- Scale model of Achille, sister ship of French ship Jean Bart (1820), on display at the Musée national de la Marine in Paris.

History

France
- Name: Jean Bart
- Namesake: Jean Bart
- Builder: Lorient
- Laid down: 1811
- Launched: 25 August 1820
- Decommissioned: 26 October 1833
- Fate: Broken up 1833

General characteristics
- Class & type: Téméraire-class ship of the line
- Displacement: 3,069 tonneaux
- Tons burthen: 1,537 port tonneaux
- Length: 55.87 m (183 ft 4 in)
- Beam: 14.46 m (47 ft 5 in)
- Draught: 7.15 m (23.5 ft)
- Depth of hold: 7.15 m (23 ft 5 in)
- Sail plan: Full-rigged ship
- Crew: 705
- Armament: 74 guns:; Lower gun deck: 28 × 36 pdr guns; Upper gun deck: 30 × 18 pdr guns; Forecastle and Quarterdeck: 16–28 × 8 pdr guns and 36 pdr carronades;

= French ship Jean Bart (1820) =

Ship of the line of the French Navy

Jean Bart was a 74-gun built for the French Navy during the 1810s. Completed in 1820, she played a minor role in the French campaign to topple the Liberal Spanish government in 1823.

==Description==
Designed by Jacques-Noël Sané, the Téméraire-class ships had a length of 55.87 m, a beam of 14.46 m and a depth of hold of 7.15 m. The ships displaced 3,069 tonneaux and had a mean draught of 7.15 m. They had a tonnage of 1,537 port tonneaux. Their crew numbered 705 officers and ratings during wartime. They were fitted with three masts and ship rigged.

The muzzle-loading, smoothbore armament of the Téméraire class consisted of twenty-eight 36-pounder long guns on the lower gun deck and thirty 18-pounder long guns on the upper gun deck. After about 1807, the armament on the quarterdeck and forecastle varied widely between ships with differing numbers of 8-pounder long guns and 36-pounder carronades. The total number of guns varied between sixteen and twenty-eight. The 36-pounder obusiers formerly mounted on the poop deck (dunette) in older ships were removed as obsolete.
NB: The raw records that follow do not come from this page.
[config.mk]
export PLATFORM = sky130hd
export DESIGN_NAME = adc_spi_responder
export DESIGN_NICKNAME = d
export VERILOG_FILES = /design/src/rtl/adc_spi_pkg.sv /design/src/rtl/adc_sample_stage.sv /design/src/rtl/adc_spi_responder.sv
export SDC_FILE = /design/constraint.sdc
export NUM_CORES = 1
export LEC_CHECK = 0
export CORE_ASPECT_RATIO = 0.8
export CORE_MARGIN = 2
export CORE_UTILIZATION = 45
export CTS_CLUSTER_SIZE = 10
export DETAILED_ROUTE_END_ITERATION = 12
export GPL_ROUTABILITY_DRIVEN = 0
export GPL_TIMING_DRIVEN = 1
export SLEW_MARGIN = 0
export SYNTH_ARGS = -nofsm -noshare
export SYNTH_HDL_FRONTEND = slang
export SYNTH_HIERARCHICAL = 1
export SYNTH_SLANG_ARGS = --single-unit
export TNS_END_PERCENT = 10
[constraint.sdc]
create_clock -name SCLK -period 5.15 [get_ports SCLK]
set_clock_uncertainty 0.1 [all_clocks]
set_input_delay 1.03 -clock SCLK [delete_from_list [all_inputs] [get_ports SCLK]]
set_output_delay 1.03 -clock SCLK [all_outputs]
set_load 0.01 [all_outputs]
[src/rtl/adc_spi_pkg.sv]
// Shared definitions for the ADC SPI responder.
// Contents: FSM state type, default frame geometry and the field layout of
// the optional status word (built only when ADC_RESP_STATUS_EN is defined).
package adc_spi_pkg;

    typedef enum logic [1:0] {
        StIdle,
        StShift,
        StDone
    } state_e;

    localparam int unsigned DefWordW = 16;
    localparam int unsigned DefWords = 8;

    // Status word: frame counter in the top bits, stale flag in bit 0.
    localparam int unsigned StatusCntW     = 8;
    localparam int unsigned StatusStaleBit = 0;

endpackage

[src/rtl/adc_sample_stage.sv]
// One-entry valid/ready staging buffer for sample frames.
// Ports:
//   clk_i, rst_ni   clock, asynchronous active-low reset
//   data_i/valid_i  incoming frame and its valid
//   ready_o         buffer empty (accepts data_i when valid_i is high)
//   take_i          consume the buffered frame (only meaningful when full_o)
//   data_o, full_o  buffered frame and occupancy
module adc_sample_stage #(
    parameter int unsigned FRAME_BITS = 128
) (
    input  logic                  clk_i,
    input  logic                  rst_ni,
    input  logic [FRAME_BITS-1:0] data_i,
    input  logic                  valid_i,
    output logic                  ready_o,
    input  logic                  take_i,
    output logic [FRAME_BITS-1:0] data_o,
    output logic                  full_o
);

    logic                  full_q, full_d;
    logic [FRAME_BITS-1:0] data_q, data_d;

    // take needs a full buffer and a load needs an empty one, so they never collide.
    always_comb begin
        full_d = full_q;
        data_d = data_q;
        if (take_i) begin
            full_d = 1'b0;
        end
        if (valid_i && !full_q) begin
            full_d = 1'b1;
            data_d = data_i;
        end
    end

    always_ff @(posedge clk_i or negedge rst_ni) begin
        if (!rst_ni) begin
            full_q <= 1'b0;
            data_q <= '0;
        end else begin
            full_q <= full_d;
            data_q <= data_d;
        end
    end

    assign ready_o = !full_q;
    assign data_o  = data_q;
    assign full_o  = full_q;

endmodule

[src/rtl/adc_spi_responder.sv]
// ADC-side SPI responder: shifts a staged sample frame out on SDO1 during a
// SYNC1-low transfer and captures the master's first word from SDI1.
// Ports:
//   SCLK, RST_N        SPI clock (rising edge), asynchronous active-low reset
//   SYNC1              active-low frame select
//   SDI1 / SDO1        serial in / out, MSB first
//   SAMPLE_IN/VALID    next frame from the parallel source; SAMPLE_READY = staging empty
//   CMD_WORD/CMD_VALID last captured command word and its one-cycle update pulse
//   FRAME_DONE         one-cycle pulse after a full frame has been shifted
//   BUSY               transfer in progress (SHIFT or DONE)
// Optional feature: define ADC_RESP_STATUS_EN to replace the last word of each
// frame by {frame_count[7:0], 7'b0, stale}.
module adc_spi_responder
    import adc_spi_pkg::*;
#(
    parameter int unsigned WORD_W = DefWordW,
    parameter int unsigned WORDS  = DefWords
) (
    input  logic                      SCLK,
    input  logic                      RST_N,
    input  logic                      SYNC1,
    input  logic                      SDI1,
    output logic                      SDO1,
    input  logic [WORD_W*WORDS-1:0]   SAMPLE_IN,
    input  logic                      SAMPLE_VALID,
    output logic                      SAMPLE_READY,
    output logic [WORD_W-1:0]         CMD_WORD,
    output logic                      CMD_VALID,
    output logic                      FRAME_DONE,
    output logic                      BUSY
);

    localparam int unsigned FrameBits = WORD_W * WORDS;
    localparam int unsigned CntW      = $clog2(FrameBits + 1);
    localparam logic [CntW-1:0] WordCnt  = CntW'(WORD_W);
    localparam logic [CntW-1:0] FrameCnt = CntW'(FrameBits);

    state_e                 state_q, state_d;
    logic [FrameBits-1:0]   frame_q, frame_d;
    logic [FrameBits-1:0]   shreg_q, shreg_d;
    logic                   sdo_q, sdo_d;
    logic [CntW-1:0]        cnt_q, cnt_d;
    logic [WORD_W-1:0]      sdi_q, sdi_d;
    logic [WORD_W-1:0]      cmd_word_q, cmd_word_d;
    logic                   cmd_valid_q, cmd_valid_d;
    logic                   frame_done_q, frame_done_d;
    logic [FrameBits-1:0]   tx;
`ifdef ADC_RESP_STATUS_EN
    logic                   stale_q, stale_d;
    logic [StatusCntW-1:0]  fcnt_q, fcnt_d;
    logic [WORD_W-1:0]      status;
`endif

    logic                   stage_take;
    logic                   stage_full;
    logic [FrameBits-1:0]   stage_data;

    adc_sample_stage #(
        .FRAME_BITS (FrameBits)
    ) u_stage (
        .clk_i   (SCLK),
        .rst_ni  (RST_N),
        .data_i  (SAMPLE_IN),
        .valid_i (SAMPLE_VALID),
        .ready_o (SAMPLE_READY),
        .take_i  (stage_take),
        .data_o  (stage_data),
        .full_o  (stage_full)
    );

    always_comb begin
        state_d      = state_q;
        frame_d      = frame_q;
        shreg_d      = shreg_q;
        sdo_d        = sdo_q;
        cnt_d        = cnt_q;
        sdi_d        = sdi_q;
        cmd_word_d   = cmd_word_q;
        cmd_valid_d  = 1'b0;
        frame_done_d = 1'b0;
        stage_take   = 1'b0;
        tx           = frame_q;
`ifdef ADC_RESP_STATUS_EN
        stale_d      = stale_q;
        fcnt_d       = fcnt_q;
        status       = '0;
`endif
        unique case (state_q)
            StIdle: begin
                sdo_d = 1'b0;
                if (!SYNC1) begin
                    // No fresh sample staged: resend the previous frame and flag it stale.
                    stage_take = stage_full;
                    frame_d    = stage_full ? stage_data : frame_q;
                    tx         = frame_d;
`ifdef ADC_RESP_STATUS_EN
                    stale_d = !stage_full;
                    status[WORD_W-1 -: StatusCntW] = fcnt_q;
                    status[StatusStaleBit]         = stale_d;
                    tx[WORD_W-1:0]                 = status;
`endif
                    sdo_d   = tx[FrameBits-1];
                    shreg_d = tx << 1;
                    sdi_d   = {{(WORD_W-1){1'b0}}, SDI1};
                    cnt_d   = CntW'(1);
                    state_d = StShift;
                end
            end
            StShift: begin
                // cnt_q counts edges already taken; the word and the frame complete
                // one edge after their last bit was presented.
                if (cnt_q == WordCnt) begin
                    cmd_word_d  = sdi_q;
                    cmd_valid_d = 1'b1;
                end
                if (cnt_q == FrameCnt) begin
                    frame_done_d = 1'b1;
`ifdef ADC_RESP_STATUS_EN
                    fcnt_d = fcnt_q + 1'b1;
`endif
                    sdo_d   = 1'b0;
                    state_d = StDone;
                end else begin
                    sdo_d   = shreg_q[FrameBits-1];
                    shreg_d = shreg_q << 1;
                    if (cnt_q < WordCnt) begin
                        sdi_d = {sdi_q[WORD_W-2:0], SDI1};
                    end
                    cnt_d = cnt_q + 1'b1;
                end
            end
            StDone: begin
                sdo_d = 1'b0;
            end
            default: begin
                state_d = StIdle;
            end
        endcase
        // Deselect always wins and returns to idle.
        if (SYNC1) begin
            state_d = StIdle;
            sdo_d   = 1'b0;
        end
    end

    always_ff @(posedge SCLK or negedge RST_N) begin
        if (!RST_N) begin
            state_q      <= StIdle;
            frame_q      <= '0;
            shreg_q      <= '0;
            sdo_q        <= 1'b0;
            cnt_q        <= '0;
            sdi_q        <= '0;
            cmd_word_q   <= '0;
            cmd_valid_q  <= 1'b0;
            frame_done_q <= 1'b0;
`ifdef ADC_RESP_STATUS_EN
            stale_q      <= 1'b0;
            fcnt_q       <= '0;
`endif
        end else begin
            state_q      <= state_d;
            frame_q      <= frame_d;
            shreg_q      <= shreg_d;
            sdo_q        <= sdo_d;
            cnt_q        <= cnt_d;
            sdi_q        <= sdi_d;
            cmd_word_q   <= cmd_word_d;
            cmd_valid_q  <= cmd_valid_d;
            frame_done_q <= frame_done_d;
`ifdef ADC_RESP_STATUS_EN
            stale_q      <= stale_d;
            fcnt_q       <= fcnt_d;
`endif
        end
    end

    assign SDO1       = sdo_q;
    assign CMD_WORD   = cmd_word_q;
    assign CMD_VALID  = cmd_valid_q;
    assign FRAME_DONE = frame_done_q;
    assign BUSY       = (state_q != StIdle);

endmodule
# [Word-level counts from Yosys, hierarchy flattened]
# Index checks and enable logic that the tools add are counted.
[word_totals] ff_bits=430 input_bits=133 out_inout_bits=21 elab_cells=60
[classes] addsub=1 order_cmp=1 eq_ne=9 n_mux=25 n_bitwise=1 reduce_logical=12
[ops] cell="$mux 128" count=3
[ops] cell="$pmux 128 s2" count=1
[ops] cell="$mux 16" count=3
[ops] cell="$pmux 16 s2" count=1
[ops] cell="$mux 8" count=2
[ops] cell="$pmux 8 s2" count=1
[ops] cell="$mux 1" count=10
[ops] cell="$add 8x1->8 const B" count=1
[ops] cell="$eq 8x5->1 const B" count=1
[ops] cell="$eq 8x8->1 const B" count=1
[ops] cell="$lt 8x5->1 const B" count=1
[ops] cell="$ne 2x2->1 const B" count=4
[ops] cell="$pmux 2 s3" count=1
[ops] cell="$reduce_and 2->1" count=3
[ops] cell="$reduce_bool 2->1" count=3
[ops] cell="$mux 2" count=2
[ops] cell="$reduce_and 4->1" count=1
[ops] cell="$reduce_bool 4->1" count=1
[ops] cell="$ne 3x3->1 const B" count=1
[ops] cell="$pmux 1 s3" count=1
[ops] cell="$reduce_and 3->1" count=1
[ops] cell="$eq 2x1->1 const B" count=1
[ops] cell="$eq 2x2->1 const B" count=1
[ops] cell="$logic_not 2->1" count=1
[ops] cell="other kinds (3)" count=3

# [Depth between registers and ports, before layout]
# Gate-level depths: netlist (run 1).
[depth] ltp_word=4 ltp_mapped=9

# [By module]
# Netlist (run 1), hierarchy kept.
[by_module_without_submodules] mod="adc_spi_responder" n_inst=1 cells_per_inst=1253 area_per_inst_um2=13758.2
[by_module_without_submodules] mod="adc_sample_stage" n_inst=1 cells_per_inst=274 area_per_inst_um2=5323.9

# [Worst setup path before layout (run 1)]
# Ideal clock, no wire load.
[synth_path] kind="input to register" from="input port SYNC1" to="register frame_q[44]" setup_ns=0.125 arrival_ns=2.288 setup_slack_ns=2.638 stages=5 cell_sequence="nor2b_1 and2_1 buf_2 buf_2 mux2_2"
[synth_via] elab_chain_cells=2
[synth_lines] element="start, declared" line_no="adc_spi_responder.sv:21" rtl="input logic SYNC1,"
[synth_lines] element="$not 1->1 (no line)"
[synth_lines] element="$reduce_and 2->1 (no line)"
[synth_lines] element="end signal, assigned" line_no="adc_spi_responder.sv:163" rtl="frame_q <= frame_d;"
[synth_lines] element="end, declared" line_no="adc_spi_responder.sv:39" rtl="logic [FrameBits-1:0] frame_q, frame_d;"
# No other way between the ends.
# A chain may end at the register's enable or synchronous reset.

# [Worst setup path after layout (run 1)]
[layout_path] from="register state_q[1]" to="register shreg_q[41]"
[layout_via] elab_chain_cells=3 word_cells_on_any_way=7 cone_classes="eq/ne (3); mux (1); reduce/logical (3)"
[layout_lines] element="start, declared" line_no="adc_spi_responder.sv:38" rtl="state_e state_q, state_d;"
[layout_lines] element="start signal, assigned" line_no="adc_spi_responder.sv:148" rtl="state_q <= StIdle;"
[layout_lines] element="start signal, assigned" line_no="adc_spi_responder.sv:162" rtl="state_q <= state_d;"
[layout_lines] element="$eq 2x1->1 / $logic_not 2->1 (equally long branches)" line_no="adc_spi_responder.sv:88" rtl="unique case (state_q)"
[layout_lines] element="$ne 2x2->1 (no line) / $reduce_bool 2->1 (equally long branches)"
[layout_lines] element="$reduce_and 3->1 (no line)"
[layout_lines] element="end signal, assigned" line_no="adc_spi_responder.sv:164" rtl="shreg_q <= shreg_d;"
[layout_lines] element="end, declared" line_no="adc_spi_responder.sv:40" rtl="logic [FrameBits-1:0] shreg_q, shreg_d;"
# Several ways; a longest one is shown, not always the timed one.

==> key figures, run 1 <==
Run status
  – Result of the run: completed

Timing
  – Relative slew slack: 23.4%
  – Slew at the pin with the worst max-slew slack: 1.15 ns
  – Time the worst path needs with I/O delays and setup: 3.68 ns
  – Fraction of the cycle the final worst path needs: 71.4%
  – Count of endpoints failing hold in the final timing report: 0
  – Worst hold-check slack: 0.376 ns
  – RSZ-0062 raised after global routing: false
  – Max Clk Rate: 272 MHz
  – Pins Over Slew Limit: 0
  – Final sum of negative setup slack: 0 ns
  – Setup violators final: 0

Place
  – HPWL reported at the end of detailed placement: 22000 um
  – Number of buffers inserted by port buffering: 153

Clocking
  – Clock edge transition at the registers on the reported setup and hold paths: 0.05 ns
  – Post-CTS Hold Fix Bufs: 0
  – Root cell of the clock tree: clkbuf_16
  – TritonCTS clock tree: yes
  – Post-cts sizing count: 0
  – TritonCTS Buffers: 49
  – Post CTS Setup Buffer Count: 0
  – Worst-Skew Late Latency: 0.55 ns
  – H-tree level count: 2
  – Max Buffers Root-to-Sink: 3
  – Clock net sink count: 429

Yosys
  – Synthesized-area fraction occupied by ao, oa, aoi and oai cells: 7.96%
  – Post-synthesis xor/xnor area fraction: 0.229%
  – Portion of synthesized cell area occupied by the leading cell type: 56.3%
  – Number of enable-type register cells in the synthesized netlist: 0
  – Main combinational cell family by area after synthesis: multiplexers
  – Proportion of synthesized area in mux cells: 24.9%
  – Dominant cell type by area after synthesis: dfrtp_1
  – Post-synthesis sequential area ratio: 56.3%
  – Async set-or-reset flop fraction in the synthesized netlist: 100%
  – Most instantiated flip-flop cell in the synthesis netlist: dfrtp_1
  – Average cell area after synthesis: 12.5 um2
  – Most used standard cell by instance count after synthesis: dfrtp_1
  – Area fraction in and, or, nand and nor cells after synthesis: 6.13%
  – Total nets after synthesis: 1666
  – Cell area after technology mapping: 19100 um2
  – Post-synthesis share of cell area spent on full adders, half adders and majority gates: 0.393%
  – Most frequent cells after synthesis: 429 x dfrtp_1, 173 x mux2_2, 138 x nor2_1
  – Synth unique cells: 44
  – Total of flip-flops plus latches after synthesis: 429
  – Cells after synthesis: 1527
  – Warnings, synthesis: 6
  – Ranking of synthesized cells by area: dfrtp_1 56%, mux2_2 10%, mux2_4 7.9%

Pwr
  – Power density normalized to cell area: 593 nW/um2
  – Pwr Total: 0.0131 W
  – Leakage power figure: 9.99 nW
  – Worst VDD drop: 0.258 mV

Drt
  – Detailed-route via count: 11378
  – Antenna Violating Nets Remaining: 0
  – # DRC: 0
  – Via-to-Cell Ratio: 5.16
  – Router iterations before antenna repair: 4
  – Average wire per standard cell: 16.5 um
  – Final wirelength: 36300 um
  – Count of routing violations after the opening detailed-route iteration: 661

Floorplanning
  – Core area: 41800 um2
  – Starting density of the core: 45.6%
  – DIE AREA: 44100 um2
  – Width of the die: 234 um
  – Chip Height: 188 um
  – Boundary Pins: 154
  – Site Rows: 67

Critical path
  – Arrival @ worst endpoint: 3.97 ns
  – Worst R2R Setup Slack: 1.47 ns
  – Reg2reg path depth: 6
  – Endpoint of the lowest-slack register-to-register path: shreg_q[41]
  – Crit end category: register
  – Critical path data required time: 5.44 ns
  – Largest fanout on the critical path: 122
  – Startpoint kind of the worst setup timing path: register
  – Launch point of the worst reg-to-reg path: state_q[1]
  – Worst setup path class: register to register

Run
  – Max-cap viol count: 0

Global route
  – Largest net degree at the start of global routing: 123
  – Grt ovf: 0
  – Antenna violations before repair: 1
  – Wire length of the first global-routing pass: 60200 um
  – Number of global-route vias before repair: 11551
  – All-Layer GR Usage: 16.8%

Finish
  – P&R area growth vs syn: 15.9%
  – Number of antenna cells inserted: 0
  – Utilization after layout: 52.9%
  – Final layout net count: 1785
  – Fill cell instance count of the final layout: 3606
  – Fraction of final layout cells with drive strength greater than 1: 21.5%

Worst hold path
  – Worst min path class: register to register
  – Hold endpoint: shreg_q[45]
  – Hold path startpoint: shreg_q[45]
  – Cell depth of the worst hold path: 2
[per-stage QoR]
stage                     cell area [um2]  std cells  worst slack (ns)
final                               22100       2205              1.47
after global routing                22100       2205              1.16
after CTS                           22100       2205              1.45
after detailed placement            20800       2147              1.47
after global placement              20800       2147              1.54
after floorplan                     19100       1527              2.64
[worst max-delay path, stage by stage, from the launching register on]
cell,delay [ns]
dfrtp_1,0.39
inv_1,0.14
ha_4,0.72
or4bb_1,0.56
o22ai_4,0.88
buf_12,0.40
o21ai_0,0.19
[layout by cell type, fill, tap and decap left out, drive strengths merged, types with 3 or more instances in the layout]
| master | count |
|---|---|
| a21oi | 129 |
| a22o | 17 |
| buf | 20 |
| clkbuf | 56 |
| clkdlybuf4s50 | 152 |
| dfrtp | 429 |
| ha | 6 |
| inv | 8 |
| mux2 | 274 |
| mux2i | 129 |
| nand2 | 129 |
| nand2b | 3 |
| nand4 | 3 |
| nor2 | 138 |
| nor2b | 3 |
| nor3 | 3 |
| o21ai | 127 |
| xor2 | 3 |
[worst max path at each step]
stage / start / end / slack, ns / cells after the start
2_1_floorplan: SYNC1 / frame_q[44] / 2.64 / 5
3_3_place_gp: SYNC1 / frame_q[25] / 1.54 / 5
3_5_place_dp: SYNC1 / frame_q[63] / 1.47 / 5
4_1_cts: state_q[1] / shreg_q[41] / 1.45 / 6
5_1_grt: state_q[1] / shreg_q[44] / 1.16 / 6
6_report: state_q[1] / shreg_q[41] / 1.47 / 6
[power breakdown]
group          internal (W)  leakage (nW)  switching (W)  total, W
registers           0.00489          5.26       0.000997   0.00589
logic               0.00238          4.08        0.00182   0.00419
clock network       0.00177         0.651        0.00126   0.00303
[sequential cells by signal, summed over array words and instances, names as in the netlist]
register,flops
CMD_VALID,1
CMD_WORD,16
FRAME_DONE,1
SDO1,1
cnt_q,8
frame_q,128
sdi_q,16
shreg_q,127
state_q,2
u_stage/data_o,128
u_stage/full_o,1
[cells by family (layout without fill, tap and decap cells)]
family | count (synthesis) | count (layout)
muxes | 403 | 403
xor gates and xnor gates | 5 | 5
adders and majority gates | 6 | 6
DFF | 429 | 429
and+or+nand+nor | 290 | 290
AOI/OAI and AO/OA | 283 | 283
buffers and inverters | 111 | 237
[layout make-up]
cell class,count,area (um2),area share (%)
inverter,7,26.3,0.119
clock inverter,2,16.3,0.0735
multi-input combinational,987,7580,34.3
sequential,429,10700,48.5
timing repair buffer,172,1750,7.93
tap,552,691,3.12
clock buffer,56,1320,5.94
[metal layers]
layer	track usage, %	share of wire (%)
met5	0	0.030
met4	4.09	1.7
met2	26.2	45
met3	2.85	3.9
met1	24.4	50
Power figures use the tool's default switching activity.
== Construction and career ==
Jean Bart was ordered on 18 February 1811 and named on 18 April 1811. The ship was laid down on 21 June at the Arsenal de Lorient and launched on 25 August 1820. The ship was commissioned by Captain Menouvrier-Defresne on 1 October and completed in December. She cruised off Brazil in before returning to Brest. During the "Hundred Thousand Sons of Saint Louis" French campaign to topple the liberal government in Spain in 1823, Jean Bart captured the Spanish merchantman Nueva Veloce Mariana before patrolling the Caribbean. She cruised off South America again from 1828 to 1829 before being hulked in 1830. She was eventually scrapped in 1833.